Aim: This research aimed to explore nursing students' experiences and perspectives on discrimination within nursing programs across classroom and clinical contexts, as well as structural discrimination through institutional policies and processes.

Design: Convergent mixed methods.

Methods: Survey and individual interviews to capture students' experiences and perspectives on discrimination within nursing programs.

Results: Quantitative findings suggest that the majority of nursing students (79.2%) self-reported experiencing discrimination during their nursing program. These experiences stem from racism, homophobia, transphobia, and mental health stigma. While most of these experiences were reported in clinical contexts from nurses, patients, and clinical educators, students also reported experiencing discrimination in classroom and program contexts through nurse educators, peers, and policies. Qualitative findings provided nuanced insights into these discriminatory experiences across contexts and sources. Additionally, findings suggest that the majority of the students perceive stigma and discrimination to be a significant issue within nursing education and recommend priorities for addressing this issue.

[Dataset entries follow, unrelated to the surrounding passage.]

`src/common/sov_defines.svh`:
```
// register map, reset values and timing constants of the offset-stop block
`ifndef SOV_DEFINES_SVH
`define SOV_DEFINES_SVH
`define SOV_ADDR_CTRL 8'h00
`define SOV_ADDR_RUN_VEL 8'h04
`define SOV_ADDR_OFS_VEL 8'h08
`define SOV_ADDR_OFS_DIST 8'h0C
`define SOV_ADDR_ACT_SEL 8'h10
`define SOV_ADDR_VEL_LIM 8'h14
`define SOV_ADDR_POS_LIM 8'h18
`define SOV_ADDR_DECEL 8'h1C
`define SOV_ADDR_STATUS 8'h20
`define SOV_ADDR_POSITION 8'h24
`define SOV_ADDR_LATCH 8'h28
`define SOV_CTRL_START_POS 0
`define SOV_CTRL_START_NEG 1
`define SOV_CTRL_STOP 2
`define SOV_CTRL_SAVE 3
`define SOV_OFS_VEL_MIN 24'h00_0001
`define SOV_OFS_VEL_DEF 24'h00_03E8
`define SOV_OFS_DIST_DEF 24'h00_0000
`define SOV_ACT_DEF 2'h2
`define SOV_ACT_HARD 2'h0
`define SOV_ACT_SOFT 2'h1
`define SOV_ACT_OFFSET 2'h2
`define SOV_RUN_VEL_DEF 24'h00_2710
`define SOV_VEL_LIM_DEF 24'h0F_4240
`define SOV_POS_LIM_DEF 24'hFF_FFFF
`define SOV_DECEL_DEF 24'h00_0064
`define SOV_MILLI_TO_MICRO 34'h0_0000_03E8
`define SOV_CLK_NS 10
`define SOV_TICK_NS 1000000
`define SOV_RESP_OKAY 2'h0
`define SOV_RESP_SLVERR 2'h2
`endif

```
`src/common/sov_pkg.sv`:
```
// shared types of the offset-stop motion block
package sov_pkg;
  // motion states, one-hot
  typedef enum logic [3:0] {
    SOV_IDLE = 4'h1,
    SOV_RUN = 4'h2,
    SOV_OFFS = 4'h4,
    SOV_SOFT = 4'h8
  } sov_state_t;
  // command toward the motor driver
  typedef struct packed {
    logic moving;
    logic dir_neg;
    logic [23:0] speed;
  } sov_motor_t;
endpackage : sov_pkg

```
`src/design/sov_sync3.sv`:
```
// three-stage synchroniser with agreement filter for a pin input
module sov_sync3 (
  input wire logic aclk,
  input wire logic aresetn,
  input wire logic d,
  output logic q
);
  logic ff1_r;
  logic ff2_r;
  logic ff3_r;
  // shift chain; ff1 feeds ff2 only
  always_ff @(posedge aclk) begin
    if (!aresetn) begin
      ff1_r <= 1'b0;
      ff2_r <= 1'b0;
      ff3_r <= 1'b0;
    end else begin
      ff1_r <= d;
      ff2_r <= ff1_r;
      ff3_r <= ff2_r;
    end
  end
  // accept a change once stages two and three agree
  always_ff @(posedge aclk) begin
    if (!aresetn) begin
      q <= 1'b0;
    end else if (ff2_r == ff3_r) begin
      q <= ff3_r;
    end
  end
endmodule : sov_sync3

```
`src/design/sov_offset_stop.sv`:
```
// continuous move controller with sensor offset stop and axi4-lite regs
// Operation
// - offset velocity accepted from 0.001 to limit
// - new offset velocity applies at once
// - saved value restored at power up
// - unsaved offset velocity defaults to 1.0
// - sensor in continuous move selects offset velocity
// - stop after offset distance travelled
// - offset stop in both directions
// - offset velocity reachable over command paths
// - offset distance accepted from 0 to limit
// - action 0 hard stop, 1 soft stop
// - distance measured from latched sensor position
`include "sov_defines.svh"
module sov_offset_stop #(
  parameter int TICK_CYCLES = `SOV_TICK_NS / `SOV_CLK_NS
) (
  input wire logic aclk,
  input wire logic aresetn,
  input wire logic nv_init_n,
  input wire logic sensor_in,
  input wire logic [7:0] s_axi_awaddr,
  input wire logic s_axi_awvalid,
  output logic s_axi_awready,
  input wire logic [31:0] s_axi_wdata,
  input wire logic [3:0] s_axi_wstrb,
  input wire logic s_axi_wvalid,
  output logic s_axi_wready,
  output logic [1:0] s_axi_bresp,
  output logic s_axi_bvalid,
  input wire logic s_axi_bready,
  input wire logic [7:0] s_axi_araddr,
  input wire logic s_axi_arvalid,
  output logic s_axi_arready,
  output logic [31:0] s_axi_rdata,
  output logic [1:0] s_axi_rresp,
  output logic s_axi_rvalid,
  input wire logic s_axi_rready,
  output sov_pkg::sov_motor_t motor_cmd
);
  sov_pkg::sov_state_t st_r;
  logic [23:0] ofs_vel_r, ofs_dist_r, run_vel_r, vel_lim_r, pos_lim_r;
  logic [23:0] decel_r, speed_r, nv_vel_r, nv_dist_r;
  logic [1:0] act_r, nv_act_r;
  logic nv_saved_r, dir_r, moving_r, sensed_r, sens_d_r, sens_q;
  logic start_pos_r, start_neg_r, stop_r, save_r;
  logic aw_got_r, w_got_r;
  logic [7:0] awaddr_r;
  logic [31:0] wdata_r, rd_val;
  logic [31:0] pos_r, latch_r, pos_nxt;
  logic [33:0] travel_r, dist_u;
  logic [31:0] tick_cnt_r;
  logic tick, sens_edge, wr_go, wr_ok, vel_ok, dist_ok;

  ////////////////////////////////////////////////////////////////////////
  // sensor pin conditioning
  sov_sync3 u_sync (
    .aclk(aclk),
    .aresetn(aresetn),
    .d(sensor_in),
    .q(sens_q)
  );
  always_ff @(posedge aclk) begin
    if (!aresetn) begin
      sens_d_r <= 1'b0;
    end else begin
      sens_d_r <= sens_q;
    end
  end
  assign sens_edge = sens_q & ~sens_d_r;

  ////////////////////////////////////////////////////////////////////////
  // write channel: address and data taken in either order
  assign wr_go = aw_got_r && w_got_r && !s_axi_bvalid;
  assign vel_ok = (wdata_r[31:24] == 8'h00) &&
                  (wdata_r[23:0] >= `SOV_OFS_VEL_MIN) &&
                  (wdata_r[23:0] <= vel_lim_r);
  assign dist_ok = (wdata_r[31:24] == 8'h00) &&
                   (wdata_r[23:0] <= pos_lim_r);
  always_comb begin
    wr_ok = 1'b1;
    unique case (awaddr_r)
      `SOV_ADDR_CTRL, `SOV_ADDR_RUN_VEL, `SOV_ADDR_ACT_SEL,
      `SOV_ADDR_VEL_LIM, `SOV_ADDR_POS_LIM, `SOV_ADDR_DECEL: wr_ok = 1'b1;
      `SOV_ADDR_OFS_VEL: wr_ok = vel_ok;
      `SOV_ADDR_OFS_DIST: wr_ok = dist_ok;
      default: wr_ok = 1'b0;
    endcase
  end
  always_ff @(posedge aclk) begin
    if (!aresetn) begin
      s_axi_awready <= 1'b1;
      s_axi_wready <= 1'b1;
      aw_got_r <= 1'b0;
      w_got_r <= 1'b0;
      awaddr_r <= 8'h00;
      wdata_r <= 32'h0000_0000;
      s_axi_bvalid <= 1'b0;
      s_axi_bresp <= `SOV_RESP_OKAY;
    end else begin
      if (s_axi_awvalid && s_axi_awready) begin
        awaddr_r <= s_axi_awaddr;
        aw_got_r <= 1'b1;
        s_axi_awready <= 1'b0;
      end
      if (s_axi_wvalid && s_axi_wready) begin
        wdata_r <= s_axi_wdata;
        w_got_r <= 1'b1;
        s_axi_wready <= 1'b0;
      end
      if (wr_go) begin
        s_axi_bvalid <= 1'b1;
        s_axi_bresp <= wr_ok ? `SOV_RESP_OKAY : `SOV_RESP_SLVERR;
        aw_got_r <= 1'b0;
        w_got_r <= 1'b0;
      end
      if (s_axi_bvalid && s_axi_bready) begin
        s_axi_bvalid <= 1'b0;
        s_axi_awready <= 1'b1;
        s_axi_wready <= 1'b1;
      end
    end
  end

  ////////////////////////////////////////////////////////////////////////
  // parameter registers; reset models power up from the saved store
  always_ff @(posedge aclk) begin
    if (!aresetn) begin
      ofs_vel_r <= nv_saved_r ? nv_vel_r : `SOV_OFS_VEL_DEF;
      ofs_dist_r <= nv_saved_r ? nv_dist_r : `SOV_OFS_DIST_DEF;
      act_r <= nv_saved_r ? nv_act_r : `SOV_ACT_DEF;
      run_vel_r <= `SOV_RUN_VEL_DEF;
      vel_lim_r <= `SOV_VEL_LIM_DEF;
      pos_lim_r <= `SOV_POS_LIM_DEF;
      decel_r <= `SOV_DECEL_DEF;
    end else if (wr_go && wr_ok && s_axi_wstrb != 4'h0) begin
      unique case (awaddr_r)
        `SOV_ADDR_OFS_VEL: ofs_vel_r <= wdata_r[23:0];
        `SOV_ADDR_OFS_DIST: ofs_dist_r <= wdata_r[23:0];
        `SOV_ADDR_ACT_SEL: act_r <= wdata_r[1:0];
        `SOV_ADDR_RUN_VEL: run_vel_r <= wdata_r[23:0];
        `SOV_ADDR_VEL_LIM: vel_lim_r <= wdata_r[23:0];
        `SOV_ADDR_POS_LIM: pos_lim_r <= wdata_r[23:0];
        `SOV_ADDR_DECEL: decel_r <= wdata_r[23:0];
        default: ;
      endcase
    end
  end
  // one-cycle command pulses from the control word
  always_ff @(posedge aclk) begin
    if (!aresetn) begin
      start_pos_r <= 1'b0;
      start_neg_r <= 1'b0;
      stop_r <= 1'b0;
      save_r <= 1'b0;
    end else begin
      start_pos_r <= wr_go && awaddr_r == `SOV_ADDR_CTRL &&
                     wdata_r[`SOV_CTRL_START_POS];
      start_neg_r <= wr_go && awaddr_r == `SOV_ADDR_CTRL &&
                     wdata_r[`SOV_CTRL_START_NEG];
      stop_r <= wr_go && awaddr_r == `SOV_ADDR_CTRL &&
                wdata_r[`SOV_CTRL_STOP];
      save_r <= wr_go && awaddr_r == `SOV_ADDR_CTRL &&
                wdata_r[`SOV_CTRL_SAVE];
    end
  end
  // saved store: survives aresetn, erased only by nv_init_n
  always_ff @(posedge aclk) begin
    if (!nv_init_n) begin
      nv_saved_r <= 1'b0;
      nv_vel_r <= `SOV_OFS_VEL_DEF;
      nv_dist_r <= `SOV_OFS_DIST_DEF;
      nv_act_r <= `SOV_ACT_DEF;
    end else if (save_r) begin
      nv_saved_r <= 1'b1;
      nv_vel_r <= ofs_vel_r;
      nv_dist_r <= ofs_dist_r;
      nv_act_r <= act_r;
    end
  end

  ////////////////////////////////////////////////////////////////////////
  // read channel
  always_comb begin
    rd_val = 32'h0000_0000;
    unique case (s_axi_araddr)
      `SOV_ADDR_RUN_VEL: rd_val = {8'h00, run_vel_r};
      `SOV_ADDR_OFS_VEL: rd_val = {8'h00, ofs_vel_r};
      `SOV_ADDR_OFS_DIST: rd_val = {8'h00, ofs_dist_r};
      `SOV_ADDR_ACT_SEL: rd_val = {30'h0000_0000, act_r};
      `SOV_ADDR_VEL_LIM: rd_val = {8'h00, vel_lim_r};
      `SOV_ADDR_POS_LIM: rd_val = {8'h00, pos_lim_r};
      `SOV_ADDR_DECEL: rd_val = {8'h00, decel_r};
      `SOV_ADDR_STATUS: rd_val = {24'h00_0000, nv_saved_r, sensed_r,
                                  dir_r, 1'b0, st_r};
      `SOV_ADDR_POSITION: rd_val = pos_r;
      `SOV_ADDR_LATCH: rd_val = latch_r;
      default: rd_val = 32'h0000_0000;
    endcase
  end
  always_ff @(posedge aclk) begin
    if (!aresetn) begin
      s_axi_arready <= 1'b1;
      s_axi_rvalid <= 1'b0;
      s_axi_rdata <= 32'h0000_0000;
      s_axi_rresp <= `SOV_RESP_OKAY;
    end else if (s_axi_arvalid && s_axi_arready) begin
      s_axi_arready <= 1'b0;
      s_axi_rvalid <= 1'b1;
      s_axi_rdata <= rd_val;
      s_axi_rresp <= (s_axi_araddr > `SOV_ADDR_LATCH ||
                      s_axi_araddr == `SOV_ADDR_CTRL ||
                      s_axi_araddr[1:0] != 2'h0) ?
                     `SOV_RESP_SLVERR : `SOV_RESP_OKAY;
    end else if (s_axi_rvalid && s_axi_rready) begin
      s_axi_rvalid <= 1'b0;
      s_axi_arready <= 1'b1;
    end
  end

  ////////////////////////////////////////////////////////////////////////
  // motion tick, one per millisecond
  assign tick = (tick_cnt_r == 32'(TICK_CYCLES - 1));
  always_ff @(posedge aclk) begin
    if (!aresetn || tick) begin
      tick_cnt_r <= 32'h0000_0000;
    end else begin
      tick_cnt_r <= tick_cnt_r + 32'h0000_0001;
    end
  end
  assign dist_u = 34'(ofs_dist_r) * `SOV_MILLI_TO_MICRO;

  // move sequencer
  always_ff @(posedge aclk) begin
    if (!aresetn) begin
      st_r <= sov_pkg::SOV_IDLE;
      speed_r <= 24'h00_0000;
      dir_r <= 1'b0;
      moving_r <= 1'b0;
      sensed_r <= 1'b0;
      latch_r <= 32'h0000_0000;
      travel_r <= 34'h0_0000_0000;
    end else begin
      unique case (st_r)
        sov_pkg::SOV_IDLE: begin
          if (start_pos_r || start_neg_r) begin
            st_r <= sov_pkg::SOV_RUN;
            dir_r <= start_neg_r;
            speed_r <= run_vel_r;
            moving_r <= 1'b1;
            sensed_r <= 1'b0;
          end
        end
        sov_pkg::SOV_RUN: begin
          if (sens_edge && !sensed_r) begin
            sensed_r <= 1'b1;
            if (act_r == `SOV_ACT_HARD) begin
              st_r <= sov_pkg::SOV_IDLE;
              speed_r <= 24'h00_0000;
              moving_r <= 1'b0;
            end else if (act_r == `SOV_ACT_SOFT) begin
              st_r <= sov_pkg::SOV_SOFT;
            end else begin
              st_r <= sov_pkg::SOV_OFFS;
              speed_r <= ofs_vel_r;
              latch_r <= pos_nxt;
              travel_r <= 34'h0_0000_0000;
            end
          end else if (stop_r) begin
            st_r <= sov_pkg::SOV_SOFT;
          end
        end
        sov_pkg::SOV_OFFS: begin
          speed_r <= ofs_vel_r;
          if (stop_r) begin
            st_r <= sov_pkg::SOV_SOFT;
          end else if (tick) begin
            if (travel_r + 34'(speed_r) >= dist_u) begin
              st_r <= sov_pkg::SOV_IDLE;
              speed_r <= 24'h00_0000;
              moving_r <= 1'b0;
            end else begin
              travel_r <= travel_r + 34'(speed_r);
            end
          end
        end
        sov_pkg::SOV_SOFT: begin
          if (tick) begin
            if (speed_r <= decel_r) begin
              st_r <= sov_pkg::SOV_IDLE;
              speed_r <= 24'h00_0000;
              moving_r <= 1'b0;
            end else begin
              speed_r <= speed_r - decel_r;
            end
          end
        end
        default: st_r <= sov_pkg::SOV_IDLE;
      endcase
    end
  end
  // position in micro user units, both directions; latch sees same value
  always_comb begin
    pos_nxt = pos_r;
    if (tick && moving_r) begin
      pos_nxt = dir_r ? pos_r - 32'(speed_r) : pos_r + 32'(speed_r);
    end
  end
  always_ff @(posedge aclk) begin
    if (!aresetn) begin
      pos_r <= 32'h0000_0000;
    end else begin
      pos_r <= pos_nxt;
    end
  end
  assign motor_cmd = {moving_r, dir_r, speed_r};
endmodule : sov_offset_stop

```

Conclusions: Despite nursing professions' central commitment to addressing discrimination and promoting social justice, stigma and discrimination faced by nursing students within nursing programs remain a significant concern.

Implications For Profession: Preventing discrimination and promoting social justice within nursing is a central responsibility of the nursing profession. Student-identified priorities suggest an upstream approach that involves education for nurse educators and staff to redress ongoing discrimination experienced by nursing students.

Impact: This research contributes to the growing empirical evidence that nursing students experience discrimination within nursing programs across clinical, classroom, and program contexts and highlights student-identified priorities for addressing discrimination.

Patient Or Public Contribution: No patient or public contribution.